Most of the modern architectures proposed in Computer Vision use ResNet architecture to benchmark their results. These novel architectures train with improved training strategy, data augmentation, and optimizers.
In the ResNet Strikes Back paper, the authors retrain a ResNet50 model with modern best practices and achieve a top-1 accuracy of 80.4% from the standard 75.3% top-1 accuracy.
It is common to observe the performance of a model in isolation, but it depends on three factors,
- A - Architecture
- T - Training settings
- N - Noise - Selecting maximum score over a set of hyperparameters
As the performance of the model is dependent on model design and training settings, the training procedures that worked for a particular model may not produce the best results for another model.
In an ideal case, we would compare a model design with different training settings and choose the one that attains the maximum score. But training a model with many training settings is not practically workable due to the high cost and time factor involved.
In this paper, the authors train a ResNet50 model with different training settings that includes rigorous hyperparameter search to improve the model performance. So future papers can utilize this architecture as a benchmark rather than comparing the ResNet50 trained with older/weaker recipes.
The significant contributions of the paper include
- Three training schedules producing a strong Vanilla ResNet-50 model trained for 100, 300, and 600 epochs.
- Instead of using cross-entropy loss, binary cross-entropy was used.
- The model is trained across various seeds to determine the stability of the accuracy. (An expensive task 🙂)
- To compare model performances, the models and training settings need to be optimized together. The authors discuss how other models behave with the training strategies that worked for ResNet-50.
Train ResNet-50 with three different training strategies shown below.
Instead of using typical Cross-Entropy loss, authors use BCE loss with MixUp/CutMix augmentation. With Cross-Entropy loss, the model tries to predict the probability of all the categories. The observation says that treating the Imagenet problem as a multi-label classification problem gains higher accuracy, even when trained with MixUp/CutMix augmentations.
On top of Standard strategies like Random Resized Crop, Horizontal flip authors apply Timm variant of RandAugment, Mixup, and CutMix.
While training models for longer epochs authors use more regularization. For example, Label smoothing was used only when training the model for 600 epochs.
Heavier augmentations are used only with longer training schedules as they can be harmful when training for a shorter duration. Hence, Repeated Augmentation and stochastic-Depth are adopted only with A1 and A2 training schedules.

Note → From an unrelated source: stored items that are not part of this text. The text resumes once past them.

File: config.mk
export PLATFORM = sky130hd
export DESIGN_NAME = mga_adder
export DESIGN_NICKNAME = d
export VERILOG_FILES = /design/src/rtl/mga_pkg.sv /design/src/rtl/mga_pg_gen.sv /design/src/rtl/mga_carry_stage.sv /design/src/rtl/mga_carry_chain.sv /design/src/rtl/mga_sum_block.sv /design/src/rtl/mga_adder.sv
export SDC_FILE = /design/constraint.sdc
export NUM_CORES = 1
export LEC_CHECK = 0
export BUFFER_PORTS_ARGS = -buffer_cell sky130_fd_sc_hd__buf_4
export CORE_ASPECT_RATIO = 0.8
export CORE_MARGIN = 2
export CORE_UTILIZATION = 47
export DETAILED_ROUTE_END_ITERATION = 12
export PLACE_DENSITY = 0.95
export SLEW_MARGIN = 40
export SYNTH_ARGS = -nofsm -noshare
export SYNTH_HDL_FRONTEND = slang
export SYNTH_HIERARCHICAL = 1
export SYNTH_SLANG_ARGS = --single-unit
File: constraint.sdc
create_clock -name vclk -period 4
set_clock_uncertainty 0.2 [all_clocks]
set_input_delay 0.2 -clock vclk [all_inputs]
set_output_delay 0.2 -clock vclk [all_outputs]
set_load 0.01 [all_outputs]
File: src/rtl/mga_pkg.sv
// Package: majority-logic primitives shared by every part of the adder.
// Assumes: nothing; all functions are pure combinational.
package mga_pkg;

    // Three-input majority vote
    function automatic logic maj3(input logic x, input logic y, input logic z);
        return (x & y) | (x & z) | (y & z);
    endfunction

    // Inverter primitive
    function automatic logic maj_not(input logic x);
        return ~x;
    endfunction

    // AND as majority with one input tied low
    function automatic logic maj_and(input logic x, input logic y);
        return maj3(x, y, 1'b0);
    endfunction

    // OR as majority with one input tied high
    function automatic logic maj_or(input logic x, input logic y);
        return maj3(x, y, 1'b1);
    endfunction

    // Two-input XOR from majority AND/OR and inverters
    function automatic logic maj_xor2(input logic x, input logic y);
        return maj_or(maj_and(x, maj_not(y)), maj_and(maj_not(x), y));
    endfunction

    // Three-input XOR built from two majority XORs
    function automatic logic maj_xor3(input logic x, input logic y, input logic z);
        return maj_xor2(maj_xor2(x, y), z);
    endfunction

endpackage

File: src/rtl/mga_pg_gen.sv
// Module: per-bit propagate (OR) and generate (AND) signals.
// Assumes: WIDTH >= 1.
module mga_pg_gen
    import mga_pkg::*;
#(
    parameter int WIDTH = 32
) (
    input  logic [WIDTH-1:0] op_a,
    input  logic [WIDTH-1:0] op_b,
    output logic [WIDTH-1:0] prop,
    output logic [WIDTH-1:0] gen
);
    for (genvar i = 0; i < WIDTH; i++) begin : g_bit
        // One majority OR and one majority AND per bit
        always_comb begin
            prop[i] = maj_or(op_a[i], op_b[i]);
            gen[i]  = maj_and(op_a[i], op_b[i]);
        end
    end
endmodule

When training a larger model like ResNet-152/ResNet-200, the same need not be correct. For example, ResNet-152 models' performance improves by applying more augmentations like RandAugment and MixUp.

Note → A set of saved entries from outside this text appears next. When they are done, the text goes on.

<file path="src/rtl/oc_pkg.sv">
package oc_pkg;

    localparam int OC_NCH = 8;
    localparam int OC_CW  = 16;
    localparam int OC_DW  = 16;
    localparam int OC_AW  = 5;

    localparam logic [OC_AW-1:0] OC_A_CTRL  = 5'h00;
    localparam logic [OC_AW-1:0] OC_A_COUNT = 5'h01;
    localparam logic [OC_AW-1:0] OC_A_SEL   = 5'h02;
    localparam logic [OC_AW-1:0] OC_A_ACT   = 5'h03;
    localparam logic [OC_AW-1:0] OC_A_FORCE = 5'h04;
    localparam logic [OC_AW-1:0] OC_A_MASK  = 5'h05;
    localparam logic [OC_AW-1:0] OC_A_MDATA = 5'h06;
    localparam logic [OC_AW-1:0] OC_A_FLAG  = 5'h07;
    localparam logic [OC_AW-1:0] OC_A_IEN   = 5'h08;
    localparam logic [OC_AW-1:0] OC_A_CMP0  = 5'h10;

    typedef enum logic [1:0] {
        ACT_KEEP   = 2'b00,
        ACT_TOGGLE = 2'b01,
        ACT_CLEAR  = 2'b10,
        ACT_SET    = 2'b11
    } oc_act_e;

    typedef struct packed {
        logic             sel;
        oc_act_e          act;
        logic [OC_CW-1:0] cmp;
    } oc_chan_cfg_t;

    function automatic logic oc_apply(oc_act_e a, logic cur);
        case (a)
            ACT_TOGGLE: return ~cur;
            ACT_CLEAR:  return 1'b0;
            ACT_SET:    return 1'b1;
            default:    return cur;
        endcase
    endfunction

endpackage

</file>
<file path="src/rtl/oc_counter.sv">
module oc_counter #(
    parameter int CW = 16
) (
    input  logic          clk,
    input  logic          rst,
    input  logic          en,
    input  logic          load,
    input  logic [CW-1:0] load_val,
    output logic [CW-1:0] cnt
);
    always_ff @(posedge clk) begin
        if (rst)
            cnt <= '0;
        else if (load)
            cnt <= load_val;
        else if (en)
            cnt <= cnt + CW'(1);
    end
endmodule

</file>
<file path="src/rtl/oc_regs.sv">
module oc_regs
    import oc_pkg::*;
#(
    parameter int NCH = OC_NCH
) (
    input  logic                clk,
    input  logic                rst,
    input  logic                bus_we,
    input  logic [OC_AW-1:0]    bus_addr,
    input  logic [OC_DW-1:0]    bus_wdata,
    output logic [OC_DW-1:0]    bus_rdata,
    input  logic [OC_CW-1:0]    cnt,
    input  logic [NCH-1:0]      flags,
    output logic                tmr_en,
    output oc_chan_cfg_t        cfg [NCH],
    output logic [NCH-1:0]      mask,
    output logic [NCH-1:0]      mdata,
    output logic [NCH-1:0]      ien,
    output logic [NCH-1:0]      force_stb,
    output logic [NCH-1:0]      flag_clr,
    output logic                cnt_load,
    output logic [OC_CW-1:0]    cnt_val
);
    localparam int ACT_W = 2 * NCH;

    logic               en_q;
    logic [NCH-1:0]     sel_q, mask_q, mdata_q, ien_q;
    logic [ACT_W-1:0]   act_q;
    logic [OC_CW-1:0]   cmp_q [NCH];

    always_ff @(posedge clk) begin
        if (rst) begin
            en_q    <= 1'b0;
            sel_q   <= '0;
            mask_q  <= '0;
            mdata_q <= '0;
            ien_q   <= '0;
            act_q   <= '0;
            for (int i = 0; i < NCH; i++) cmp_q[i] <= '0;
        end else if (bus_we) begin
            case (bus_addr)
                OC_A_CTRL:  en_q    <= bus_wdata[0];
                OC_A_SEL:   sel_q   <= bus_wdata[NCH-1:0];
                OC_A_ACT:   act_q   <= bus_wdata[ACT_W-1:0];
                OC_A_MASK:  mask_q  <= bus_wdata[NCH-1:0];
                OC_A_MDATA: mdata_q <= bus_wdata[NCH-1:0];
                OC_A_IEN:   ien_q   <= bus_wdata[NCH-1:0];
                default: begin
                    for (int i = 0; i < NCH; i++)
                        if (bus_addr == OC_AW'(int'(OC_A_CMP0) + i))
                            cmp_q[i] <= bus_wdata[OC_CW-1:0];
                end
            endcase
        end
    end

    always_comb begin
        bus_rdata = '0;
        case (bus_addr)
            OC_A_CTRL:  bus_rdata[0]         = en_q;
            OC_A_COUNT: bus_rdata[OC_CW-1:0] = cnt;
            OC_A_SEL:   bus_rdata[NCH-1:0]   = sel_q;
            OC_A_ACT:   bus_rdata[ACT_W-1:0] = act_q;
            OC_A_MASK:  bus_rdata[NCH-1:0]   = mask_q;
            OC_A_MDATA: bus_rdata[NCH-1:0]   = mdata_q;
            OC_A_FLAG:  bus_rdata[NCH-1:0]   = flags;
            OC_A_IEN:   bus_rdata[NCH-1:0]   = ien_q;
            default: begin
                for (int i = 0; i < NCH; i++)
                    if (bus_addr == OC_AW'(int'(OC_A_CMP0) + i))
                        bus_rdata[OC_CW-1:0] = cmp_q[i];
            end
        endcase
    end

    assign force_stb = (bus_we && bus_addr == OC_A_FORCE) ? bus_wdata[NCH-1:0] : '0;
    assign flag_clr  = (bus_we && bus_addr == OC_A_FLAG)  ? bus_wdata[NCH-1:0] : '0;
    assign cnt_load  = bus_we && (bus_addr == OC_A_COUNT);
    assign cnt_val   = bus_wdata[OC_CW-1:0];
    assign tmr_en    = en_q;
    assign mask      = mask_q;
    assign mdata     = mdata_q;
    assign ien       = ien_q;

    for (genvar g = 0; g < NCH; g++) begin : g_cfg
        assign cfg[g] = '{sel: sel_q[g], act: oc_act_e'(act_q[2*g +: 2]), cmp: cmp_q[g]};
    end
endmodule

</file>
<file path="src/rtl/oc_chan.sv">
module oc_chan
    import oc_pkg::*;
(
    input  logic             clk,
    input  logic             rst,
    input  oc_chan_cfg_t     cfg,
    input  logic [OC_CW-1:0] cnt,
    input  logic             tmr_en,
    input  logic             force_stb,
    input  logic             ovr_hit,
    input  logic             ovr_val,
    input  logic             flag_clr,
    output logic             match,
    output logic             pin,
    output logic             flag
);
    assign match = tmr_en && cfg.sel && (cnt == cfg.cmp);

    always_ff @(posedge clk) begin
        if (rst) begin
            pin  <= 1'b0;
            flag <= 1'b0;
        end else begin
            if (force_stb)
                pin <= oc_apply(cfg.act, pin);
            else if (ovr_hit)
                pin <= ovr_val;
            else if (match)
                pin <= oc_apply(cfg.act, pin);

            if (match && !force_stb)
                flag <= 1'b1;
            else if (flag_clr)
                flag <= 1'b0;
        end
    end
endmodule

</file>
<file path="src/rtl/oc_unit.sv">
module oc_unit
    import oc_pkg::*;
#(
    parameter int NCH = OC_NCH
) (
    input  logic              clk,
    input  logic              rst,
    input  logic              bus_we,
    input  logic [OC_AW-1:0]  bus_addr,
    input  logic [OC_DW-1:0]  bus_wdata,
    output logic [OC_DW-1:0]  bus_rdata,
    output logic [NCH-1:0]    oc_pin,
    output logic [NCH-1:0]    oc_drive,
    output logic [NCH-1:0]    oc_irq
);
    localparam int MASTER = NCH - 1;

    logic               tmr_en, cnt_load;
    logic [OC_CW-1:0]   cnt, cnt_val;
    oc_chan_cfg_t       cfg [NCH];
    logic [NCH-1:0]     mask, mdata, ien, force_stb, flag_clr;
    logic [NCH-1:0]     match, flags, ovr_hit;

    oc_regs #(.NCH(NCH)) u_regs (
        .clk(clk), .rst(rst),
        .bus_we(bus_we), .bus_addr(bus_addr), .bus_wdata(bus_wdata), .bus_rdata(bus_rdata),
        .cnt(cnt), .flags(flags), .tmr_en(tmr_en), .cfg(cfg),
        .mask(mask), .mdata(mdata), .ien(ien),
        .force_stb(force_stb), .flag_clr(flag_clr),
        .cnt_load(cnt_load), .cnt_val(cnt_val)
    );

    oc_counter #(.CW(OC_CW)) u_cnt (
        .clk(clk), .rst(rst), .en(tmr_en),
        .load(cnt_load), .load_val(cnt_val), .cnt(cnt)
    );

    for (genvar g = 0; g < NCH; g++) begin : g_ch
        assign ovr_hit[g]  = match[MASTER] & mask[g] & cfg[g].sel;
        assign oc_drive[g] = cfg[g].sel;

        oc_chan u_ch (
            .clk(clk), .rst(rst), .cfg(cfg[g]), .cnt(cnt), .tmr_en(tmr_en),
            .force_stb(force_stb[g]), .ovr_hit(ovr_hit[g]), .ovr_val(mdata[g]),
            .flag_clr(flag_clr[g]), .match(match[g]), .pin(oc_pin[g]), .flag(flags[g])
        );
    end

    assign oc_irq = flags & ien;
endmodule

</file>
$ cat config.mk
export PLATFORM = sky130hd
export DESIGN_NAME = adc_serial_master
export DESIGN_NICKNAME = d
export VERILOG_FILES = /design/src/rtl/adc_serial_master.sv
export SDC_FILE = /design/constraint.sdc
export NUM_CORES = 1
export LEC_CHECK = 0
export BUFFER_PORTS_ARGS = -buffer_cell sky130_fd_sc_hd__buf_2
export CAP_MARGIN = 20
export CORE_ASPECT_RATIO = 2
export CORE_UTILIZATION = 60
export DETAILED_ROUTE_END_ITERATION = 6
export HOLD_SLACK_MARGIN = 0.02
export PLACE_DENSITY = 0.89
export SLEW_MARGIN = 30
export SYNTH_ARGS = -nofsm -noshare
export SYNTH_HDL_FRONTEND = slang
export SYNTH_SLANG_ARGS = --single-unit
export TNS_END_PERCENT = 5
$ cat constraint.sdc
create_clock -name clk -period 4.15 [get_ports clk]
set_input_delay 1.245 -clock clk [delete_from_list [all_inputs] [get_ports clk]]
set_output_delay 1.245 -clock clk [all_outputs]
set_load 0.02 [all_outputs]
==> src/rtl/irq_delay_timer.sv <==
module irq_delay_timer #(
   parameter int TW       = 16,
   parameter bit ABSOLUTE = 1'b0
) (
   input  logic          clk,
   input  logic          rst_n,
   input  logic          tick_i,
   input  logic          event_i,
   input  logic          clear_i,
   input  logic [TW-1:0] limit_i,
   output logic          expire_o
);
   localparam logic [TW-1:0] ONE = TW'(1);

   if (TW < 2) begin : g_bad_width
      $error("irq_delay_timer: TW must be at least 2");
   end

   logic          active_q;
   logic [TW-1:0] cnt_q;
   logic          load_ok;
   logic          zero_lim;
   logic          load;

   if (ABSOLUTE) begin : g_abs
      assign load_ok = !active_q;
   end else begin : g_pkt
      assign load_ok = 1'b1;
   end

   assign zero_lim = (limit_i == '0);
   assign load     = event_i && !zero_lim && load_ok;
   assign expire_o = (event_i && zero_lim) || (active_q && tick_i && cnt_q == ONE);

   always_ff @(posedge clk) begin
      if (!rst_n || clear_i) begin
         active_q <= 1'b0;
         cnt_q    <= '0;
      end else if (load) begin
         active_q <= 1'b1;
         cnt_q    <= limit_i;
      end else if (active_q && tick_i) begin
         if (cnt_q == ONE) active_q <= 1'b0;
         cnt_q <= cnt_q - ONE;
      end
   end

   if (ABSOLUTE) begin : g_abs_chk
      // a running absolute timer ignores further events
      a_r3_abs_no_reload: assert property (@(posedge clk) disable iff (!rst_n)
         (active_q && event_i && !clear_i && !tick_i) |=> (cnt_q == $past(cnt_q)));
   end else begin : g_pkt_chk
      // every event reloads the per-completion timer
      a_r2_pkt_reload: assert property (@(posedge clk) disable iff (!rst_n)
         (event_i && !clear_i && limit_i != '0) |=> (active_q && cnt_q == $past(limit_i)));
   end
endmodule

Cosine schedule + LAMB gave consistently good results, particularly for larger batch sizes(for example, 2048).
For smaller batch sizes, optimizers like SGD and AdamW were good enough.

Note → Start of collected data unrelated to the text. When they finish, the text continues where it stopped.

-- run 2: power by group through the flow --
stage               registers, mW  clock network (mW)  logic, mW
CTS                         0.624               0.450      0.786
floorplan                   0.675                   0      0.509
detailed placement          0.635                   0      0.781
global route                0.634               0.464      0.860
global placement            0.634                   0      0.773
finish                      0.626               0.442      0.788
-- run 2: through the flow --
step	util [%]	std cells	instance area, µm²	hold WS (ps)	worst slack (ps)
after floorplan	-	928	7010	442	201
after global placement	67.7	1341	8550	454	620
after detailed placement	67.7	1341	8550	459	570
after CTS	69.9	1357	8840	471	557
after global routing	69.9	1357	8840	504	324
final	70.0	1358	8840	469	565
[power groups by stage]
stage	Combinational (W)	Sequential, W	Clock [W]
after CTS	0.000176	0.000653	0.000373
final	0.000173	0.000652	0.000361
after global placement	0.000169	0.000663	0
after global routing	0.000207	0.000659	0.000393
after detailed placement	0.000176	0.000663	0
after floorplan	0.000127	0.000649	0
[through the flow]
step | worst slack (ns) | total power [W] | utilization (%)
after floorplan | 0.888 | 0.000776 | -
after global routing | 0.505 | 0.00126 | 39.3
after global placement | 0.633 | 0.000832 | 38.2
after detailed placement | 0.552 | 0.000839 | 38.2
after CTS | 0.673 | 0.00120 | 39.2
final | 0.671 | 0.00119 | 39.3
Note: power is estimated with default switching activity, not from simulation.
<file path="config.mk">
export PLATFORM = sky130hd
export DESIGN_NAME = regbus_datapath
export DESIGN_NICKNAME = d
export VERILOG_FILES = /design/src/rtl/regbus_pkg.sv /design/src/rtl/regbus_srcdec.sv /design/src/rtl/regbus_busmux.sv /design/src/rtl/regbus_regfile.sv /design/src/rtl/regbus_memport.sv /design/src/rtl/regbus_datapath.sv
export SDC_FILE = /design/constraint.sdc
export NUM_CORES = 1
export LEC_CHECK = 0
export BUFFER_PORTS_ARGS = -buffer_cell sky130_fd_sc_hd__buf_2
export CORE_AREA = 2 2 94 96
export DETAILED_ROUTE_END_ITERATION = 12
export DIE_AREA = 0 0 96 98
export GPL_ROUTABILITY_DRIVEN = 0
export GPL_TIMING_DRIVEN = 0
export PLACE_DENSITY_LB_ADDON = 0.1
export SYNTH_ARGS = -nofsm -noshare
export SYNTH_HDL_FRONTEND = slang
export SYNTH_HIERARCHICAL = 1
export SYNTH_SLANG_ARGS = --single-unit
</file>
<file path="constraint.sdc">
create_clock -name clk -period 4.9 [get_ports clk]
set_input_delay 0.49 -clock clk [delete_from_list [all_inputs] [get_ports clk]]
set_output_delay 0.49 -clock clk [all_outputs]
set_load 0.005 [all_outputs]
</file>
--- src/rtl/flash_guard.sv ---
// Flash access guard with debug lock (top level).
// Splits the address into a segment index, looks up that segment's
// attributes, decides grant or fault, and drives the debug enable from the
// secured state. Configuration is captured on every clock edge with rst_n low.
// Assumes: SEG_LOG2 < ADDR_W and at most a few thousand segments.
module flash_guard
    import fg_pkg::*;
#(
    parameter int ADDR_W   = 18,
    parameter int SEG_LOG2 = 12,
    parameter int KEY_W    = 64,
    localparam int IDX_W   = ADDR_W - SEG_LOG2,
    localparam int SEG_CNT = 1 << IDX_W
) (
    input  logic               clk,
    input  logic               rst_n,
    input  logic               cfg_secure,
    input  logic [KEY_W-1:0]   cfg_key,
    input  logic [SEG_CNT-1:0] cfg_xo,
    input  logic [SEG_CNT-1:0] cfg_sv,
    input  logic [SEG_CNT-1:0] cfg_wp,
    input  logic               attr_set_en,
    input  logic [SEG_CNT-1:0] attr_set_xo,
    input  logic [SEG_CNT-1:0] attr_set_sv,
    input  logic               req_valid,
    input  logic [ADDR_W-1:0]  req_addr,
    input  logic [1:0]         req_kind,
    input  logic               req_priv,
    input  logic               req_upd,
    input  logic               req_enc,
    output logic               rsp_valid,
    output logic               rsp_grant,
    output logic               rsp_fault,
    output logic [2:0]         rsp_code,
    input  logic               key_valid,
    input  logic [KEY_W-1:0]   key_value,
    output logic               key_locked,
    input  logic               dbg_req,
    output logic               dbg_en,
    output logic               dbg_grant
);

    logic [IDX_W-1:0] seg_idx;
    logic             unused_low;
    logic             secured;
    seg_attr_t        attr;
    flt_code_e        code_q;

    // Segment index from the upper address bits; the offset is not needed
    always_comb begin
        seg_idx    = req_addr[ADDR_W-1:SEG_LOG2];
        unused_low = ^req_addr[SEG_LOG2-1:0];
    end

    fg_sec_state #(
        .KEY_W (KEY_W)
    ) i_sec (
        .clk        (clk),
        .rst_n      (rst_n),
        .cfg_secure (cfg_secure),
        .cfg_key    (cfg_key),
        .key_valid  (key_valid),
        .key_value  (key_value),
        .secured    (secured),
        .locked     (key_locked)
    );

    fg_seg_attr #(
        .SEG_CNT (SEG_CNT)
    ) i_attr (
        .clk     (clk),
        .rst_n   (rst_n),
        .cfg_xo  (cfg_xo),
        .cfg_sv  (cfg_sv),
        .cfg_wp  (cfg_wp),
        .set_en  (attr_set_en),
        .set_xo  (attr_set_xo),
        .set_sv  (attr_set_sv),
        .seg_idx (seg_idx),
        .attr    (attr)
    );

    fg_access_check i_chk (
        .clk       (clk),
        .rst_n     (rst_n),
        .req_valid (req_valid),
        .req_kind  (acc_kind_e'(req_kind)),
        .req_priv  (req_priv),
        .req_upd   (req_upd),
        .req_enc   (req_enc),
        .secured   (secured),
        .attr      (attr),
        .rsp_valid (rsp_valid),
        .rsp_grant (rsp_grant),
        .rsp_fault (rsp_fault),
        .rsp_code  (code_q)
    );

    // Debug port follows the secured state; response code to a plain vector
    always_comb begin
        dbg_en    = !secured;
        dbg_grant = dbg_req && dbg_en;
        rsp_code  = code_q;
    end

    AST_DBG_BLOCKED: assert property (@(posedge clk) disable iff (!rst_n)
        (dbg_req && key_locked && !dbg_en) |=> !dbg_grant);

endmodule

The training procedure A1 performs better than the current SOTA with ResNet-50 on an image resolution of 224 X 224. A2, A3 achieves a better result than many other strategies at a significantly low computational cost.
The table below compares the key training steps in the previous procedures like original ResNet, FixRes, and DieT along with A1, A2, and A3 strategies.
Some of the points to be considered from my observation are
- Batch size of 2048
- High weight decay
- 600 epochs for A1.
This table acts as a good checklist when designing training strategies for most of the deep learning problems, particularly in CV.
The below table shows distinct models performances with the three training procedures A1, A2, and A3. These procedures have helped to improve models from the past and which are very similar to ResNet-50.
It is also observed that increasing regularisation for training procedure A2 with ResNet-152 improved the model accuracy from 81.8 to 82.4 on a test resolution 224 X 224 and 82.7% on resolution 256 X 256. So it is important to tweak the training procedures based on the model type and size.
Experiments with Seed
It is common to read in Kaggle discussions, that an approach achieves a very high score on a particular seed. To ensure randomness in measuring the performance score, the training procedure A2 is trained with all the seeds ranging from 1 to 100.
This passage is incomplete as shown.